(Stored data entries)
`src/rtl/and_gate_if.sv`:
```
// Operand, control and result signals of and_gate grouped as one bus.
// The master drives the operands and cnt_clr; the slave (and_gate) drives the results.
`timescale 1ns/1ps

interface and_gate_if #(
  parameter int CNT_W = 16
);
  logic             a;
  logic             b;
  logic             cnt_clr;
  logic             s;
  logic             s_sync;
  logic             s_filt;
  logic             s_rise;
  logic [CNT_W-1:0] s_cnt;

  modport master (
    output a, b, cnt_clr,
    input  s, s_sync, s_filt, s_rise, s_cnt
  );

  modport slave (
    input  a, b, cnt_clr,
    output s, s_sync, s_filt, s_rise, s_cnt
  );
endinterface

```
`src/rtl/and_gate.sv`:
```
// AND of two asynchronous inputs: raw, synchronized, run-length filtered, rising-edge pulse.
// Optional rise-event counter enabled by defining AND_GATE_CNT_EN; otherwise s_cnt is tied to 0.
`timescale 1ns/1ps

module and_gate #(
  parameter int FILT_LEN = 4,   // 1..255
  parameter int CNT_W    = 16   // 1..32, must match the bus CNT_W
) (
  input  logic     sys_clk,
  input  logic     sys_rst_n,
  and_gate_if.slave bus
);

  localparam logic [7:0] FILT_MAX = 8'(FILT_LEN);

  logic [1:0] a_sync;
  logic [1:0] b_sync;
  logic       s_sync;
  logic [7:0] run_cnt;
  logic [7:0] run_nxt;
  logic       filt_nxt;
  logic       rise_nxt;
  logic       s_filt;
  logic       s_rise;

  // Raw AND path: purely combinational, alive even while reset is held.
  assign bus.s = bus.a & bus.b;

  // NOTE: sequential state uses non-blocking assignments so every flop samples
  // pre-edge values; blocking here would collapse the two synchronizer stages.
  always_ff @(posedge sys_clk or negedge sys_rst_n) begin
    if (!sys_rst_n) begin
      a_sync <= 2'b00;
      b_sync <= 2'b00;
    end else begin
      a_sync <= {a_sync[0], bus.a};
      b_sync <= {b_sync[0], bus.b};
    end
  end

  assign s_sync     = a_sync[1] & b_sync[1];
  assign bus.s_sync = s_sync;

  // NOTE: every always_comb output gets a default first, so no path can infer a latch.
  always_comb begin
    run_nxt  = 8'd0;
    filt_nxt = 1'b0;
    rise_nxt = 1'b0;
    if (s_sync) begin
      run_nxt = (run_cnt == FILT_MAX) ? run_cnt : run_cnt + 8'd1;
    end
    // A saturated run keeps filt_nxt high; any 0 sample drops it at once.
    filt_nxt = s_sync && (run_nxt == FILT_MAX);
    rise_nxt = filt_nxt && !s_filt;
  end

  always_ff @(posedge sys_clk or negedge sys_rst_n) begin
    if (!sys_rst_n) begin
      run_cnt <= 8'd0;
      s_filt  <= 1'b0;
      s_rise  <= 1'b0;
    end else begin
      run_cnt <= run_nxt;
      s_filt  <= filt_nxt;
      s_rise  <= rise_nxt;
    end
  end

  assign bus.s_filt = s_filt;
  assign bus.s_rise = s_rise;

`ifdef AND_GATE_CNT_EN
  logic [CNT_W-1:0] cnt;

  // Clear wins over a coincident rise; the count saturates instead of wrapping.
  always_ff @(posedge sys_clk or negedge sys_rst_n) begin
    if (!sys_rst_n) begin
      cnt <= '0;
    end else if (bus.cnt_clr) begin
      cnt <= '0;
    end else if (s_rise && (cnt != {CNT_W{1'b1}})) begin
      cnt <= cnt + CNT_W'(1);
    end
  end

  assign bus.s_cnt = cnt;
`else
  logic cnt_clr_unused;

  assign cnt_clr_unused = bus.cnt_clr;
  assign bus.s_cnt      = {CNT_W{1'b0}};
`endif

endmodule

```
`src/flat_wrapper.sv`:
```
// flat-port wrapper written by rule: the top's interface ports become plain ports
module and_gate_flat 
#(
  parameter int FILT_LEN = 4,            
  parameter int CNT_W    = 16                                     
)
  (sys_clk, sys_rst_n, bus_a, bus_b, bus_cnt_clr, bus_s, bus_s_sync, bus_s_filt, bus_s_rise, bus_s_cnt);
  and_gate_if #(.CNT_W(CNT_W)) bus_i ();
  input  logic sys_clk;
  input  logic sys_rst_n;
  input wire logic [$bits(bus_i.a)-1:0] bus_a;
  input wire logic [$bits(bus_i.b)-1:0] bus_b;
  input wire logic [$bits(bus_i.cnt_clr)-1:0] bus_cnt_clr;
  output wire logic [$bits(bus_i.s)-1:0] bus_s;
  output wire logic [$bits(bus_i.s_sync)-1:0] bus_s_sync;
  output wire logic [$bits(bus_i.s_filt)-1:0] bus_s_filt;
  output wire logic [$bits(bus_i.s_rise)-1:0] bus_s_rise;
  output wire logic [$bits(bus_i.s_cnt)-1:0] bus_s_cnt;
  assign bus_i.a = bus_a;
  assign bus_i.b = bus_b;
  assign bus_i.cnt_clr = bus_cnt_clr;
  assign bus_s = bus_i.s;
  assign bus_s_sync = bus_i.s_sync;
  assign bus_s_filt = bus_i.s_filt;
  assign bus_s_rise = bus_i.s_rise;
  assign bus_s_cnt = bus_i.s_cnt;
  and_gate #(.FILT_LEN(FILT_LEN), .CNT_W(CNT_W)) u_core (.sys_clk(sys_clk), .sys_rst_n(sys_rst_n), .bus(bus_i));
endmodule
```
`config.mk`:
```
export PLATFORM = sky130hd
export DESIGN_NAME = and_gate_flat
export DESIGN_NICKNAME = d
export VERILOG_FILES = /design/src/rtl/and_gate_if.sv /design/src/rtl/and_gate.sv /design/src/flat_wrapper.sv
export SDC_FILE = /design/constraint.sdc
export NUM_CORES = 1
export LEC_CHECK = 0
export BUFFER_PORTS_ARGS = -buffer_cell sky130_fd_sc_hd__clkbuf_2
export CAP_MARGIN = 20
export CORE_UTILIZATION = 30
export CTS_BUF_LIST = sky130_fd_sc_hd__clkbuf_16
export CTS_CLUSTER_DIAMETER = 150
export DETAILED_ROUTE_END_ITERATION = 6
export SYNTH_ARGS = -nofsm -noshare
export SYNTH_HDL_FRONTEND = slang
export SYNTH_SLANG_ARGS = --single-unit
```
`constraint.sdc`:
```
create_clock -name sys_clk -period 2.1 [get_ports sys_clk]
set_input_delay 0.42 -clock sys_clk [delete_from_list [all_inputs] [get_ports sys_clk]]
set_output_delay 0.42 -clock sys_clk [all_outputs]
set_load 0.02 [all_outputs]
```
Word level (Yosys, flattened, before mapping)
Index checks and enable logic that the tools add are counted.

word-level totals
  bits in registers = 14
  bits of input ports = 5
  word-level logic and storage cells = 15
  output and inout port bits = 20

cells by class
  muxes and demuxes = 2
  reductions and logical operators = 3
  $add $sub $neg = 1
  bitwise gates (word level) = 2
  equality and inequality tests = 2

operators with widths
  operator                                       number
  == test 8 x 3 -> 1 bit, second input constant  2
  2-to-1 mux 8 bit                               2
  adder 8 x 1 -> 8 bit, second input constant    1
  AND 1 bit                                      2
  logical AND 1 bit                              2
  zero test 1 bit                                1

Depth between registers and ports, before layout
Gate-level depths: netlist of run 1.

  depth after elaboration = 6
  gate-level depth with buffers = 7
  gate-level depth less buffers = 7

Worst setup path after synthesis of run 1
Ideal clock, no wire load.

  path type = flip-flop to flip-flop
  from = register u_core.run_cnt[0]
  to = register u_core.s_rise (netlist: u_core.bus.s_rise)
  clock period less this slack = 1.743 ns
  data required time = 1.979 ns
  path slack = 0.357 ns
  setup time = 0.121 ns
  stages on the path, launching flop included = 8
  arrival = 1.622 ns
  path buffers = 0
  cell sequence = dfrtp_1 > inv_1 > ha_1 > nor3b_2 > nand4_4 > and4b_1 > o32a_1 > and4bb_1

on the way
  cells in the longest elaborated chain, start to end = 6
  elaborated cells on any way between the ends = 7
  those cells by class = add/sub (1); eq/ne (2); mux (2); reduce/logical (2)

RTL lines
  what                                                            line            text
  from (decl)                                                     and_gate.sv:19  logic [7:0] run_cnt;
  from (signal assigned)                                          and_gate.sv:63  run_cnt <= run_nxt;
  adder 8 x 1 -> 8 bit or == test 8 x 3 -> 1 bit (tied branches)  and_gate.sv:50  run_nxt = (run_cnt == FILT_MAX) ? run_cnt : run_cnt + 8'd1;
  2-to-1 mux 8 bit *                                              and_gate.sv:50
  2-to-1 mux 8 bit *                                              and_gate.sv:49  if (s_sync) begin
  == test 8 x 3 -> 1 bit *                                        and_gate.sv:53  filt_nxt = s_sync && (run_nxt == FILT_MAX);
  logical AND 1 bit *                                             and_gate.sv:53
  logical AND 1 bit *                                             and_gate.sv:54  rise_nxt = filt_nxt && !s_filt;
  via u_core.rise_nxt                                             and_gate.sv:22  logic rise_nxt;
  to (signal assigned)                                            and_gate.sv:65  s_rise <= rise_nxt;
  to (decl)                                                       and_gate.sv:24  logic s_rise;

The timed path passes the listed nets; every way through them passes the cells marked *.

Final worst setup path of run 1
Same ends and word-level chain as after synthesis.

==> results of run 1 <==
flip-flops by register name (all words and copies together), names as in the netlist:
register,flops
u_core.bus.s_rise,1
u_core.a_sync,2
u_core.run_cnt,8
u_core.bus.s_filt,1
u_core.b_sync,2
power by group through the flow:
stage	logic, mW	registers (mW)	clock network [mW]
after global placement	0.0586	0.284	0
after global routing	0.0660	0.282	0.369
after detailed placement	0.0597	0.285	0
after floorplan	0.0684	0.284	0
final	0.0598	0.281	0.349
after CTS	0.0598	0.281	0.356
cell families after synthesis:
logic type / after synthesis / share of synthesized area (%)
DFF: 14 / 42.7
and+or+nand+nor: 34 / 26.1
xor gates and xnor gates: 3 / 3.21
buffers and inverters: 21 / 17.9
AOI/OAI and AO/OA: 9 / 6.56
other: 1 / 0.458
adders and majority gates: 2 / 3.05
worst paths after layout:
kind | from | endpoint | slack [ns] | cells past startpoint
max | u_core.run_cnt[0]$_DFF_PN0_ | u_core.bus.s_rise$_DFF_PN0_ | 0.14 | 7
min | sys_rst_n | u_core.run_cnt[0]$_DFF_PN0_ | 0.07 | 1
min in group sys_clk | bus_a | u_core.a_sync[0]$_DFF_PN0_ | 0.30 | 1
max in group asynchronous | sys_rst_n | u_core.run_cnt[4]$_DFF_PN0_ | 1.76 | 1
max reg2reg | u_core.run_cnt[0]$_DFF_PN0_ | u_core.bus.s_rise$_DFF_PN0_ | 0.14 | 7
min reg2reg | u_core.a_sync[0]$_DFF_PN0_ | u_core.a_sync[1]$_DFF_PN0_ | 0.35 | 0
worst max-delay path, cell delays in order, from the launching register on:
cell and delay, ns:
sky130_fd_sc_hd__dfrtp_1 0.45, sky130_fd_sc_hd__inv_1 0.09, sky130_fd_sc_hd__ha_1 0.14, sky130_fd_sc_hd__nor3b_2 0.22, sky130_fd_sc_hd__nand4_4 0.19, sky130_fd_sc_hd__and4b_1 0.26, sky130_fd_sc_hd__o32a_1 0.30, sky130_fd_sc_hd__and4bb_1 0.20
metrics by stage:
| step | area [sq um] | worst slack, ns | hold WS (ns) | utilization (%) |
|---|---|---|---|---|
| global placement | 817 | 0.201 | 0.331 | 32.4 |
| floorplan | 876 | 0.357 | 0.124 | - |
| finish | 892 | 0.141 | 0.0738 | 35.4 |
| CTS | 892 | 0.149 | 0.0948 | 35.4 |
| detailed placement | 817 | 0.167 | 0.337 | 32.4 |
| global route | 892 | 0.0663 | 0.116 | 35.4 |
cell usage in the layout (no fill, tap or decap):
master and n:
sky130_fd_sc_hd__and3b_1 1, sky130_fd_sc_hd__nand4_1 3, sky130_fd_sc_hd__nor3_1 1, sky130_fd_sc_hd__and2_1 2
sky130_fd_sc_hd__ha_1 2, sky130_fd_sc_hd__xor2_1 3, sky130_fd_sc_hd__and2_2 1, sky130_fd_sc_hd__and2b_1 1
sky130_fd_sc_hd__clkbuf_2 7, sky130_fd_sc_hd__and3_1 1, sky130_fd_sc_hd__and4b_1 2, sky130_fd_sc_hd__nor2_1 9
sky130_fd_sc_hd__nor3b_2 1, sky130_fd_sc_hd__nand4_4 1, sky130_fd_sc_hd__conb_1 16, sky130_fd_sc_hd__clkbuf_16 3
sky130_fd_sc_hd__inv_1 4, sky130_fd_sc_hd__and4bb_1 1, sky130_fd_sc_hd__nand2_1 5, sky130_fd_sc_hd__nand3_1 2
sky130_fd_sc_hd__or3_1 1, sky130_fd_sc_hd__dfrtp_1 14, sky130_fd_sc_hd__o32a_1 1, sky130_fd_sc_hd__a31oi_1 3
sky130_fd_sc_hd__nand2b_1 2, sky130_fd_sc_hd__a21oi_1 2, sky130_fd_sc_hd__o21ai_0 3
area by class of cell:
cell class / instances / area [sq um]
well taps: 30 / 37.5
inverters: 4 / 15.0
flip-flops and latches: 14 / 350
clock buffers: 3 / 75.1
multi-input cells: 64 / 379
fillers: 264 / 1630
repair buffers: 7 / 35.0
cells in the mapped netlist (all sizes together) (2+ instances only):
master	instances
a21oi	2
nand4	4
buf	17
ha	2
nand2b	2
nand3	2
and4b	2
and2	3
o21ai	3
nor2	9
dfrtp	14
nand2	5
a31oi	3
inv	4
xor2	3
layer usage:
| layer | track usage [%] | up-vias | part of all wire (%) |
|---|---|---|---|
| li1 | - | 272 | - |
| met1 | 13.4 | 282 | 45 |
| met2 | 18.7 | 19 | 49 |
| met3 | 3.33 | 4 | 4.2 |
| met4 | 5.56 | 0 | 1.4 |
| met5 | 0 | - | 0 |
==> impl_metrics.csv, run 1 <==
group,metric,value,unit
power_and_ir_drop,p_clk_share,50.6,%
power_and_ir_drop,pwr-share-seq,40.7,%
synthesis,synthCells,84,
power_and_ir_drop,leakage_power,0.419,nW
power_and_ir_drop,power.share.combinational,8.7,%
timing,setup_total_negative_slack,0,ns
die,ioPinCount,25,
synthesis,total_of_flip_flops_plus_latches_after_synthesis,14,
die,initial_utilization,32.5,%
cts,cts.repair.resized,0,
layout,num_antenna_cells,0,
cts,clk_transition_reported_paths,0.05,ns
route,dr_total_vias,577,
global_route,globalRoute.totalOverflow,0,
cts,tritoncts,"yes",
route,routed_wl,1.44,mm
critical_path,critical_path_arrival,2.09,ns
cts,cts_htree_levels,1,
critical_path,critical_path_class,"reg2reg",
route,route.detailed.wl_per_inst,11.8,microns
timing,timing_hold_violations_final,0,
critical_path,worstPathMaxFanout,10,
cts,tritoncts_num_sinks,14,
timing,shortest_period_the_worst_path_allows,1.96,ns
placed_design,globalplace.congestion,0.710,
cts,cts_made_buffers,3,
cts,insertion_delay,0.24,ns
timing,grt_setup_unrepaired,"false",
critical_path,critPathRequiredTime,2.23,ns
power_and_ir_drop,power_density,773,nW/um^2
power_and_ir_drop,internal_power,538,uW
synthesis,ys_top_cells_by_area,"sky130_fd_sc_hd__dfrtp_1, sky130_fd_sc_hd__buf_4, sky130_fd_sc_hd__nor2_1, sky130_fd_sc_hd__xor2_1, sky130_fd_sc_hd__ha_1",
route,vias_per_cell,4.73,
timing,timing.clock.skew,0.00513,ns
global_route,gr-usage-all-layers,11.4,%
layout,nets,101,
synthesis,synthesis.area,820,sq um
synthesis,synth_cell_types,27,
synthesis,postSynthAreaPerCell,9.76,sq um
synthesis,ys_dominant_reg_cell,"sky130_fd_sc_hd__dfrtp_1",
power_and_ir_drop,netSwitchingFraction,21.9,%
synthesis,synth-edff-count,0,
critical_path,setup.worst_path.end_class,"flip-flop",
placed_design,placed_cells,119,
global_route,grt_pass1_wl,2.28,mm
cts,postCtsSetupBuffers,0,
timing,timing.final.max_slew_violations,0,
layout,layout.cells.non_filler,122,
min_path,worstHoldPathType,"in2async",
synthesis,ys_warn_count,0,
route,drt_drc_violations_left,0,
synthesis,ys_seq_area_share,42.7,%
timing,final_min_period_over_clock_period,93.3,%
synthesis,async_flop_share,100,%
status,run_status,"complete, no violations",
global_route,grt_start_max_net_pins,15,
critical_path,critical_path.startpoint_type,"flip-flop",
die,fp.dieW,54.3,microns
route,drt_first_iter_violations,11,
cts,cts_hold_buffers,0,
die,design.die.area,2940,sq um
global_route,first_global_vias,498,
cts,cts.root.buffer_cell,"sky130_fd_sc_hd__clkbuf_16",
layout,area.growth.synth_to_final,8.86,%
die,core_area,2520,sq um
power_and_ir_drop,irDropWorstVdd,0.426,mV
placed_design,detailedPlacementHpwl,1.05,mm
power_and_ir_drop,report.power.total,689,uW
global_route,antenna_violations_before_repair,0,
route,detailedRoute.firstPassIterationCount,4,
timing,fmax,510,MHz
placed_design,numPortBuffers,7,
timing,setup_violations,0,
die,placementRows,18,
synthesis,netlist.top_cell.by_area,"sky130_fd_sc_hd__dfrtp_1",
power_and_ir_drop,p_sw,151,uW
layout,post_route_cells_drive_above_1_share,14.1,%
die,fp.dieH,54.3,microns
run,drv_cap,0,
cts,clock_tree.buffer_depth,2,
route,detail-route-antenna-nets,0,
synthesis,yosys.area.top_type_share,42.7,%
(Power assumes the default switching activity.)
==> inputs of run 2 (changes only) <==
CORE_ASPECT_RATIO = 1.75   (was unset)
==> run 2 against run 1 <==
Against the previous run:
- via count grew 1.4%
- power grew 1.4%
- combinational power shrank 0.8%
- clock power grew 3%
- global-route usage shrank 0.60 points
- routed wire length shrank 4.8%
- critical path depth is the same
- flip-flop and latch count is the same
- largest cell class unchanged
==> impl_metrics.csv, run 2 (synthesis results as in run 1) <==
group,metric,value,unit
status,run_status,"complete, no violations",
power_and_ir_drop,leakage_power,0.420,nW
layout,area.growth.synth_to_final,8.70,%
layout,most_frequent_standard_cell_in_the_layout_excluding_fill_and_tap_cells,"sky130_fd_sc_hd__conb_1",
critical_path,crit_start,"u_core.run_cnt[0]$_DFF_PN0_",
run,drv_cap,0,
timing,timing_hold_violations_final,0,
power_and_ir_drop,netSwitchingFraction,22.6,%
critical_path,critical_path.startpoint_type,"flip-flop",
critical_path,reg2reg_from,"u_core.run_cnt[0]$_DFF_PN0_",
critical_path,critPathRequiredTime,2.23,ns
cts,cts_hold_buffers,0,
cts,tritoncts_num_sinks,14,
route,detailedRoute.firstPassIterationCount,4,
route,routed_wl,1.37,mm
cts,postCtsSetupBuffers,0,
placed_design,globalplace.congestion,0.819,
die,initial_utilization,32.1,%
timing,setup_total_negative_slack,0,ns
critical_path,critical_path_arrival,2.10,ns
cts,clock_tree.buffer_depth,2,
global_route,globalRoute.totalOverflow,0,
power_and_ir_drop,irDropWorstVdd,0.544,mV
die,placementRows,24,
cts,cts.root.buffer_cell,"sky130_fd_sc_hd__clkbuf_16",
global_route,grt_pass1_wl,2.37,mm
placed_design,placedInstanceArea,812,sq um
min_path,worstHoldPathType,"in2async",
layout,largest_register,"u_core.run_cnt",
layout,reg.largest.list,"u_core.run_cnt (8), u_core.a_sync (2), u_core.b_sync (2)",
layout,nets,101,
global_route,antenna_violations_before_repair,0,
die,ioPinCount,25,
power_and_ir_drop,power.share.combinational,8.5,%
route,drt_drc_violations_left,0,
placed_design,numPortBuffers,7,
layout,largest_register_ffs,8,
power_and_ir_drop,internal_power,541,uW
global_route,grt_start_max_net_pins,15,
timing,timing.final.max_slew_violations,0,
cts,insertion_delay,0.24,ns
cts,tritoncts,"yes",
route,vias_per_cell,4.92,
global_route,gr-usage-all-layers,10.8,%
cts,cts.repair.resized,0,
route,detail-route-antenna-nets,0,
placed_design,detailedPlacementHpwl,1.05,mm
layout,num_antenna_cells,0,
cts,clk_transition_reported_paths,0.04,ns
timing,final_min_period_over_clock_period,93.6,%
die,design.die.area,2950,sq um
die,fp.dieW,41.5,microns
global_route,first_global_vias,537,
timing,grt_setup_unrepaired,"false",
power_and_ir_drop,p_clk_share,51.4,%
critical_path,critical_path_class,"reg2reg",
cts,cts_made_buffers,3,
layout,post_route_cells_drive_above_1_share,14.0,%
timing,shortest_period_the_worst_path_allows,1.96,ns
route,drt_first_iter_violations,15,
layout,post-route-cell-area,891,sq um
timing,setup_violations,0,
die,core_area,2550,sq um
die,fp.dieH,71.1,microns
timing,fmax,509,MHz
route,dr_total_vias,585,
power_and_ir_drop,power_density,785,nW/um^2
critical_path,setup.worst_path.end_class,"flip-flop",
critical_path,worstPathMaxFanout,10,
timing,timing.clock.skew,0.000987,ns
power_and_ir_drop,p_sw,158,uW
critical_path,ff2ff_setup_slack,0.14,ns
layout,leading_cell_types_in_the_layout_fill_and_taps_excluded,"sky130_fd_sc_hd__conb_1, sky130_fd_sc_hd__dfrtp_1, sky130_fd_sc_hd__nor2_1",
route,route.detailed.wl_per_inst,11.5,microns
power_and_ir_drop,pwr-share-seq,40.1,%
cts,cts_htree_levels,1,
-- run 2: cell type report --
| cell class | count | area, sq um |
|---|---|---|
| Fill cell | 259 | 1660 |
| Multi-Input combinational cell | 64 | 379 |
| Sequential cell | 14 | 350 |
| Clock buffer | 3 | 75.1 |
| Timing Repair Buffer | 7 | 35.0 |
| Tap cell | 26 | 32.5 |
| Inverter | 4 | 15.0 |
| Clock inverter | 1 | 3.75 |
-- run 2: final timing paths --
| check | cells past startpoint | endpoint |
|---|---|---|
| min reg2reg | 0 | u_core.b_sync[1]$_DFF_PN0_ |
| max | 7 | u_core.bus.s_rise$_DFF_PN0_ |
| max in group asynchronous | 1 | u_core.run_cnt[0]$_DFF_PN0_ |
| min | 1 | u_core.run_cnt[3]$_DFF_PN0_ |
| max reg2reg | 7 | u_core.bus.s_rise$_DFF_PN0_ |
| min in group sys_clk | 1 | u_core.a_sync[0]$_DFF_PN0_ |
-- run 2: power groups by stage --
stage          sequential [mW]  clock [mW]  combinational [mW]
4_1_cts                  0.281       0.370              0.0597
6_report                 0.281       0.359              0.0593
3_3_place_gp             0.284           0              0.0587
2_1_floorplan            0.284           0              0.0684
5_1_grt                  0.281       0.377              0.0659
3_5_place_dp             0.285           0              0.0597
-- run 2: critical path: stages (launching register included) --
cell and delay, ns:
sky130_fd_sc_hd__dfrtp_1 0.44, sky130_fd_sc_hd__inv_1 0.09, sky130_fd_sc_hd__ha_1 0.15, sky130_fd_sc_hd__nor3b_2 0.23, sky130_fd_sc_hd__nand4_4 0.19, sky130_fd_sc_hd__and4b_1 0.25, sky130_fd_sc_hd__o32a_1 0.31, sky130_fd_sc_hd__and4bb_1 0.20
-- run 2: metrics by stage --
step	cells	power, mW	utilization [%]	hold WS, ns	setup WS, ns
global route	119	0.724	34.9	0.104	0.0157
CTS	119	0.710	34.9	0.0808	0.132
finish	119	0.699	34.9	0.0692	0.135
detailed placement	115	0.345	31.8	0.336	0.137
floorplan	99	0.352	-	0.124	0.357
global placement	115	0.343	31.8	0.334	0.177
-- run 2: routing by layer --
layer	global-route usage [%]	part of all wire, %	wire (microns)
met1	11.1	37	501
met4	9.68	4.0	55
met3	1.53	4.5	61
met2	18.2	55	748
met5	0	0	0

● **Task directions**: What lines above hold the word "growth"? List them all.

● **Solution for this task**:
layout,area.growth.synth_to_final,8.86,%
layout,area.growth.synth_to_final,8.70,%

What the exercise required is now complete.